五球目。セットポジションからシンノスケが投じる。内角への直球だ。アツヤはバントの構えからヒッティングに変え、バスターで三塁線を破った。バントシフトを敷いていた北洋高校ナインは隙を突かれ、結果的にバスターエンドランとなり、俊足のテツトは外野手が打球処理にもたつくのを見て三塁へ到達し、アツヤは一塁を大きく回ったところで戻った。
無死一、三塁と最高のチャンスメークをした。バントではなかったことにタカシマ監督は動揺しているようだったが、結果的に良い方向へ転んだのは事実である。
捕手のアキラが右打席に入る。タカシマ監督は迷わずスクイズのサインを出した。これがベストだとワタルも思った。俊足のテツトなら、バットに当たりさえすればギャンブルスタートでも還って来られる。
問題はスクイズを読まれている可能性が非常に高いことだった。アキラの次はリョウタだ。リョウタも右打者だ。アキラにしてもリョウタにしても、普通には打ってこないと北洋高校バッテリーも見抜いている。
初球だった。シンノスケの投じた球は外角高めに大きく外れ、アキラは懸命にバットを伸ばしたが届かず、スタートを切っていたテツトは三本間に挟まれ、アウトになってしまった。
テツトが粘る間にアツヤは二塁を陥れたが、一死二塁。併殺の可能性は減ったにせよ、ヒッティングしかない場面に変わってしまった。

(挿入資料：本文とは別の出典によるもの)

**src/rtl/dws_pkg.sv**
```systemverilog
package dws_pkg;

  typedef enum logic [3:0] {
    OP_NOP   = 4'd0,
    OP_SCCLR = 4'd1,
    OP_SCRD  = 4'd2,
    OP_ALS   = 4'd3,
    OP_LLS   = 4'd4,
    OP_LRS   = 4'd5,
    OP_LLSS  = 4'd6,
    OP_LRSS  = 4'd7,
    OP_NORM  = 4'd8,
    OP_NORMS = 4'd9
  } op_e;

  typedef enum logic [1:0] {
    DIR_ACL   = 2'd0,
    DIR_LONGL = 2'd1,
    DIR_LONGR = 2'd2
  } dir_e;

  typedef enum logic [2:0] {
    SC_HOLD = 3'd0,
    SC_CLR  = 3'd1,
    SC_NEG  = 3'd2,
    SC_INV  = 3'd3,
    SC_INC  = 3'd4
  } sc_cmd_e;

  typedef enum logic [2:0] {
    R_HOLD = 3'd0,
    R_SCRD = 3'd1,
    R_SIGN = 3'd2,
    R_STEP = 3'd3
  } reg_cmd_e;

endpackage

```
**src/rtl/dws_step_ctr.sv**
```systemverilog
module dws_step_ctr
  import dws_pkg::*;
#(
  parameter int SCW = 6
) (
  input  logic           clk,
  input  logic           rst_ni,
  input  sc_cmd_e        cmd,
  input  logic [SCW-1:0] cnt,
  output logic [SCW-1:0] sc,
  output logic           sc_zero,
  output logic           sc_full
);

  logic [SCW-1:0] sc_d;
  logic           sc_en;

  always_comb begin
    sc_d = sc;
    case (cmd)
      SC_CLR:  sc_d = '0;
      SC_NEG:  sc_d = SCW'(0) - cnt;
      SC_INV:  sc_d = ~cnt;
      SC_INC:  sc_d = sc + SCW'(1);
      default: sc_d = sc;
    endcase
  end

  assign sc_en = (cmd != SC_HOLD);

  always_ff @(posedge clk or negedge rst_ni) begin
    if (!rst_ni)    sc <= '0;
    else if (sc_en) sc <= sc_d;
  end

  assign sc_zero = (sc == '0);
  assign sc_full = (sc == '1);

  // one step adds exactly one, wrapping at the top
  p_sc_step_r6: assert property (@(posedge clk) disable iff (!rst_ni)
    (cmd == SC_INC) |=> (sc == SCW'($past(sc) + SCW'(1))));

endmodule

```
**src/rtl/dws_shift_path.sv**
```systemverilog
module dws_shift_path
  import dws_pkg::*;
#(
  parameter int W = 18
) (
  input  logic [W-1:0] ac_i,
  input  logic [W-1:0] mq_i,
  input  logic         link_i,
  input  dir_e         dir,
  output logic [W-1:0] ac_o,
  output logic [W-1:0] mq_o
);

  always_comb begin
    ac_o = ac_i;
    mq_o = mq_i;
    case (dir)
      DIR_ACL: begin
        ac_o = {ac_i[W-2:0], link_i};
      end
      DIR_LONGL: begin
        ac_o = {ac_i[W-2:0], mq_i[W-1]};
        mq_o = {mq_i[W-2:0], link_i};
      end
      DIR_LONGR: begin
        ac_o = {link_i, ac_i[W-1:1]};
        mq_o = {ac_i[0], mq_i[W-1:1]};
      end
      default: begin
        ac_o = ac_i;
        mq_o = mq_i;
      end
    endcase
  end

endmodule

```
**src/rtl/dws_ctrl.sv**
```systemverilog
module dws_ctrl
  import dws_pkg::*;
#(
  parameter int SCW = 6
) (
  input  logic           clk,
  input  logic           rst_ni,
  input  logic           start,
  input  op_e            op,
  input  logic [SCW-1:0] cnt,
  input  logic           sc_zero,
  input  logic           sc_full,
  input  logic           nrm_diff,
  output sc_cmd_e        sc_cmd,
  output reg_cmd_e       reg_cmd,
  output dir_e           dir,
  output logic           busy,
  output logic           done
);

  typedef enum logic {ST_IDLE = 1'b0, ST_RUN = 1'b1} st_e;

  st_e  st_q, st_d;
  op_e  mode_q, mode_d;
  logic mode_en;
  logic done_q, done_d;
  logic is_norm;
  logic stop;

  assign is_norm = (mode_q == OP_NORM) || (mode_q == OP_NORMS);
  assign stop    = is_norm ? (sc_full || nrm_diff) : sc_zero;

  always_comb begin
    st_d    = st_q;
    mode_d  = mode_q;
    mode_en = 1'b0;
    done_d  = 1'b0;
    sc_cmd  = SC_HOLD;
    reg_cmd = R_HOLD;
    if (st_q == ST_IDLE) begin
      if (start) begin
        case (op)
          OP_SCCLR: begin
            sc_cmd = SC_CLR;
            done_d = 1'b1;
          end
          OP_SCRD: begin
            reg_cmd = R_SCRD;
            done_d  = 1'b1;
          end
          OP_ALS, OP_LLS, OP_LRS, OP_LLSS, OP_LRSS: begin
            sc_cmd  = SC_NEG;
            st_d    = ST_RUN;
            mode_d  = op;
            mode_en = 1'b1;
            if ((op == OP_LLSS || op == OP_LRSS) && (cnt != '0))
              reg_cmd = R_SIGN;
          end
          OP_NORM, OP_NORMS: begin
            sc_cmd  = SC_INV;
            st_d    = ST_RUN;
            mode_d  = op;
            mode_en = 1'b1;
            if ((op == OP_NORMS) && (cnt != '0))
              reg_cmd = R_SIGN;
          end
          default: done_d = 1'b1;
        endcase
      end
    end else begin
      if (stop) begin
        st_d   = ST_IDLE;
        done_d = 1'b1;
      end else begin
        sc_cmd  = SC_INC;
        reg_cmd = R_STEP;
      end
    end
  end

  always_comb begin
    case (mode_q)
      OP_ALS:          dir = DIR_ACL;
      OP_LRS, OP_LRSS: dir = DIR_LONGR;
      default:         dir = DIR_LONGL;
    endcase
  end

  always_ff @(posedge clk or negedge rst_ni) begin
    if (!rst_ni) begin
      st_q   <= ST_IDLE;
      done_q <= 1'b0;
    end else begin
      st_q   <= st_d;
      done_q <= done_d;
    end
  end

  always_ff @(posedge clk or negedge rst_ni) begin
    if (!rst_ni)      mode_q <= OP_NOP;
    else if (mode_en) mode_q <= mode_d;
  end

  assign busy = (st_q == ST_RUN);
  assign done = done_q;

  // a start during a run does not change the latched operation
  p_start_ignored_r10: assert property (@(posedge clk) disable iff (!rst_ni)
    (busy && start) |=> (mode_q == $past(mode_q)));

  // a shift run whose counter has reached zero finishes next cycle
  p_zero_stop_r4: assert property (@(posedge clk) disable iff (!rst_ni)
    (busy && !is_norm && sc_zero) |=> (done && !busy));

  // normalize keeps running while sign bits agree and the limit is not reached
  p_norm_cont_r8: assert property (@(posedge clk) disable iff (!rst_ni)
    (busy && is_norm && !nrm_diff && !sc_full) |=> busy);

  // done is only raised while idle
  p_done_idle_r9: assert property (@(posedge clk) disable iff (!rst_ni)
    done |-> !busy);

endmodule

```
**src/rtl/dws_unit.sv**
```systemverilog
module dws_unit
  import dws_pkg::*;
#(
  parameter int W   = 18,
  parameter int SCW = 6
) (
  input  logic           clk,
  input  logic           rst_n,
  input  logic           start,
  input  logic [3:0]     op,
  input  logic [SCW-1:0] count,
  input  logic           wr_ac,
  input  logic [W-1:0]   wr_ac_val,
  input  logic           wr_mq,
  input  logic [W-1:0]   wr_mq_val,
  input  logic           wr_link,
  input  logic           wr_link_val,
  output logic [W-1:0]   ac,
  output logic [W-1:0]   mq,
  output logic           link,
  output logic           busy,
  output logic           done
);

  localparam int PADW = W - SCW;

  logic [1:0]     rs_q;
  logic           rst_ni;
  sc_cmd_e        sc_cmd;
  reg_cmd_e       reg_cmd;
  dir_e           dir;
  logic [SCW-1:0] sc;
  logic           sc_zero;
  logic           sc_full;
  logic           nrm_diff;
  logic [W-1:0]   ac_q, ac_d, ac_s;
  logic [W-1:0]   mq_q, mq_d, mq_s;
  logic           link_q, link_d;
  logic           wr_ok;

  always_ff @(posedge clk or negedge rst_n) begin
    if (!rst_n) rs_q <= 2'b00;
    else        rs_q <= {rs_q[0], 1'b1};
  end
  assign rst_ni = rs_q[1];

  assign nrm_diff = ac_q[W-1] ^ ac_q[W-2];

  dws_ctrl #(.SCW(SCW)) u_ctrl (
    .clk      (clk),
    .rst_ni   (rst_ni),
    .start    (start),
    .op       (op_e'(op)),
    .cnt      (count),
    .sc_zero  (sc_zero),
    .sc_full  (sc_full),
    .nrm_diff (nrm_diff),
    .sc_cmd   (sc_cmd),
    .reg_cmd  (reg_cmd),
    .dir      (dir),
    .busy     (busy),
    .done     (done)
  );

  dws_step_ctr #(.SCW(SCW)) u_sc (
    .clk     (clk),
    .rst_ni  (rst_ni),
    .cmd     (sc_cmd),
    .cnt     (count),
    .sc      (sc),
    .sc_zero (sc_zero),
    .sc_full (sc_full)
  );

  dws_shift_path #(.W(W)) u_path (
    .ac_i   (ac_q),
    .mq_i   (mq_q),
    .link_i (link_q),
    .dir    (dir),
    .ac_o   (ac_s),
    .mq_o   (mq_s)
  );

  assign wr_ok = !busy && !start;

  always_comb begin
    ac_d   = ac_q;
    mq_d   = mq_q;
    link_d = link_q;
    case (reg_cmd)
      R_SCRD: ac_d   = {{PADW{1'b0}}, sc};
      R_SIGN: link_d = ac_q[W-1];
      R_STEP: begin
        ac_d = ac_s;
        mq_d = mq_s;
      end
      default: begin
        if (wr_ok && wr_ac)   ac_d   = wr_ac_val;
        if (wr_ok && wr_mq)   mq_d   = wr_mq_val;
        if (wr_ok && wr_link) link_d = wr_link_val;
      end
    endcase
  end

  always_ff @(posedge clk or negedge rst_ni) begin
    if (!rst_ni) begin
      ac_q   <= '0;
      mq_q   <= '0;
      link_q <= 1'b0;
    end else begin
      ac_q   <= ac_d;
      mq_q   <= mq_d;
      link_q <= link_d;
    end
  end

  assign ac   = ac_q;
  assign mq   = mq_q;
  assign link = link_q;

  // the accumulator-only shift never touches mq
  p_als_mq_r3: assert property (@(posedge clk) disable iff (!rst_ni)
    (busy && dir == DIR_ACL) |=> $stable(mq_q));

  // the link stays fixed across the steps of a run
  p_link_hold_r2: assert property (@(posedge clk) disable iff (!rst_ni)
    (busy && $past(busy)) |-> $stable(link_q));

  // writes during a run leave a long right shift on its bit path
  p_wr_busy_r11: assert property (@(posedge clk) disable iff (!rst_ni)
    (busy && dir == DIR_LONGR && !sc_zero) |=> (mq_q[W-1] == $past(ac_q[0])));

endmodule

```
File: src/rtl/miss_recur_prefetch.sv
module miss_recur_prefetch
    import mrp_pkg::*;
#(
    parameter int ADDR_W     = 16,
    parameter int DATA_W     = 32,
    parameter int HIST_DEPTH = 8,
    parameter int SLOTS      = 4,
    parameter int BUF_DEPTH  = 4,
    parameter int LOOKAHEAD  = 1
) (
    input  logic              clk,
    input  logic              rst_n,
    input  logic              miss_valid,
    input  logic [ADDR_W-1:0] miss_addr,
    input  logic [ADDR_W-1:0] lkp_addr,
    output logic              lkp_hit,
    output logic [DATA_W-1:0] lkp_data,
    output logic              mem_req_valid,
    output logic [ADDR_W-1:0] mem_req_addr,
    input  logic              mem_req_ready,
    input  logic              mem_rsp_valid,
    input  logic [DATA_W-1:0] mem_rsp_data
);

    localparam int CNT_W = $clog2(HIST_DEPTH + 1);

    logic              h_match;
    logic [CNT_W-1:0]  h_dist;
    logic              elig;
    logic [ADDR_W-1:0] elig_addr;
    logic              take;
    logic              fill;
    logic [ADDR_W-1:0] pf_addr;
    sch_state_t        state, nxt;

    mrp_history #(.ADDR_W(ADDR_W), .HIST_DEPTH(HIST_DEPTH), .CNT_W(CNT_W)) u_hist (
        .clk(clk), .rst_n(rst_n), .push(miss_valid), .push_addr(miss_addr),
        .match(h_match), .distance(h_dist)
    );

    mrp_sched_table #(.ADDR_W(ADDR_W), .SLOTS(SLOTS), .CNT_W(CNT_W), .LOOKAHEAD(LOOKAHEAD)) u_sched (
        .clk(clk), .rst_n(rst_n), .miss(miss_valid), .miss_addr(miss_addr),
        .new_ok(h_match), .new_cnt(h_dist), .take(take),
        .elig(elig), .elig_addr(elig_addr)
    );

    mrp_buffer #(.ADDR_W(ADDR_W), .DATA_W(DATA_W), .DEPTH(BUF_DEPTH)) u_buf (
        .clk(clk), .rst_n(rst_n), .fill(fill), .fill_addr(pf_addr), .fill_data(mem_rsp_data),
        .lkp_addr(lkp_addr), .lkp_hit(lkp_hit), .lkp_data(lkp_data)
    );

    // state register
    always_ff @(posedge clk) begin
        if (!rst_n) state <= SCH_IDLE;
        else        state <= nxt;
    end

    always_comb begin
        nxt = state;
        unique case (state)
            SCH_IDLE: if (elig)          nxt = SCH_REQ;
            SCH_REQ:  if (mem_req_ready) nxt = SCH_WAIT;
            SCH_WAIT: if (mem_rsp_valid) nxt = SCH_IDLE;
            default:                     nxt = SCH_IDLE;
        endcase
    end

    always_ff @(posedge clk) begin
        if (!rst_n)    pf_addr <= '0;
        else if (take) pf_addr <= elig_addr;
    end

    // outputs
    always_comb begin
        take          = (state == SCH_IDLE) && elig;
        mem_req_valid = (state == SCH_REQ);
        mem_req_addr  = pf_addr;
        fill          = (state == SCH_WAIT) && mem_rsp_valid;
    end


    req_hold_chk: assert property (@(posedge clk) disable iff (!rst_n)
        (mem_req_valid && !mem_req_ready) |=> (mem_req_valid && $stable(mem_req_addr)));


    single_flight_chk: assert property (@(posedge clk) disable iff (!rst_n)
        (mem_req_valid && mem_req_ready) |=> !mem_req_valid);

endmodule
--- src/rtl/fsg_pkg.sv ---
package fsg_pkg;
  localparam int unsigned NCH = 2;

  typedef enum logic {
    SCHED_GATED = 1'b0,
    SCHED_FIXED = 1'b1
  } fs_sched_e;

  function automatic logic [15:0] sclk_field(input logic [31:0] d);
    return d[15:0];
  endfunction

  function automatic logic [15:0] frame_field(input logic [31:0] d);
    return d[31:16];
  endfunction
endpackage

--- src/rtl/fsg_clkdiv.sv ---
module fsg_clkdiv #(
  parameter int DIV_W = 16
) (
  input  logic             clk,
  input  logic             rst,
  input  logic             en,
  input  logic [DIV_W-1:0] div,
  output logic             sclk,
  output logic             rise_tick,
  output logic             fall_tick
);
  logic [DIV_W-1:0] cnt;
  logic             wrap;

  assign wrap      = en && !rst && (cnt == div);
  assign rise_tick = wrap && !sclk;
  assign fall_tick = wrap && sclk;

  always_ff @(posedge clk) begin
    if (rst || !en) begin
      cnt  <= '0;
      sclk <= 1'b0;
    end else if (wrap) begin
      cnt  <= '0;
      sclk <= !sclk;
    end else begin
      cnt <= cnt + 1'b1;
    end
  end
endmodule

--- src/rtl/fsg_framer.sv ---
module fsg_framer
  import fsg_pkg::*;
#(
  parameter int WORD_W = 32,
  parameter int DIV_W  = 16
) (
  input  logic             clk,
  input  logic             rst,
  input  logic             en,
  input  fs_sched_e        sched,
  input  logic [DIV_W-1:0] frame_div,
  input  logic             ready,
  input  logic             rise_tick,
  input  logic             fall_tick,
  output logic             fs,
  output logic             fire,
  output logic             shift,
  output logic             sample,
  output logic             word_done
);
  localparam int CW = $clog2(WORD_W + 1);

  logic [DIV_W-1:0] per_cnt;
  logic [CW-1:0]    tx_left;
  logic [CW-1:0]    rx_left;
  logic             fixed_due;
  logic             gated_due;

  assign fixed_due = (per_cnt == '0);
  assign gated_due = (tx_left == '0) && ready;
  assign fire      = fall_tick && ((sched == SCHED_FIXED) ? fixed_due : gated_due);
  assign shift     = fall_tick && !fire && (tx_left != '0);
  assign sample    = rise_tick && (rx_left != '0);
  assign word_done = sample && (rx_left == CW'(1));

  always_ff @(posedge clk) begin
    if (rst || !en) begin
      fs      <= 1'b0;
      per_cnt <= '0;
      tx_left <= '0;
      rx_left <= '0;
    end else begin
      if (fall_tick) begin
        fs <= fire;
        if (sched == SCHED_FIXED) begin
          per_cnt <= fixed_due ? frame_div : per_cnt - 1'b1;
        end
      end
      if (fire) begin
        tx_left <= CW'(WORD_W - 1);
        rx_left <= CW'(WORD_W);
      end else begin
        if (shift) begin
          tx_left <= tx_left - 1'b1;
        end
        if (sample) begin
          rx_left <= rx_left - 1'b1;
        end
      end
    end
  end
endmodule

「くそっ! 俺がちょっとスタート切るのが早すぎた!」
「気にするな、テツト。あれは仕方がない」
ワタルは悔しがるテツトをフォローした。アキラはノーボールツーストライクと追い込まれ、三球目を空振り、三振に倒れた。二死二塁と変わりリョウタが打席に入る。
リョウタはじっとシンノスケの表情を窺った。同じ投手として、こいつは西野打線を五回に入るまでノーヒットに抑えてきた。ワタルの言っていた癖が本当だとして、セットポジションでは何かが異なるはずだと、投手目線での考えをしていた。
シンノスケがセットポジションから投げてくる。直球だ。見送ってストライク。
(今のあいつの動きに特徴はなかったように思えるが、二塁のアツヤは何かを見極めた様子だった。なんだ? 一体何があいつの癖なんだ?)
二球目をシンノスケが投じる。スライダーに空振り。ツーストライクと追い込まれる。二球目を投じるシンノスケを見ていたが、何も変化はないように感じた。だが、何かがある筈なのだ。
三球目を見送る。これはボールだった。アウトローへの直球。恐らく、意図的に外してきた。だが、リョウタにとってはボールカウントよりも、シンノスケの癖が見極められないことに焦りが生じていた。
四球目。リョウタは見送る。カーブがボールゾーンから大きく変化しストライクとなる。見逃しの三振。最悪の結果に違いなかったが、どうにもリョウタは納得がいかなかった。ストライクだったことにではない。走って三塁ベンチに引き上げてくるアツヤに、何を見て判断していたかを聞かねばならないと思った。そしてそれは他のナインも同じだった。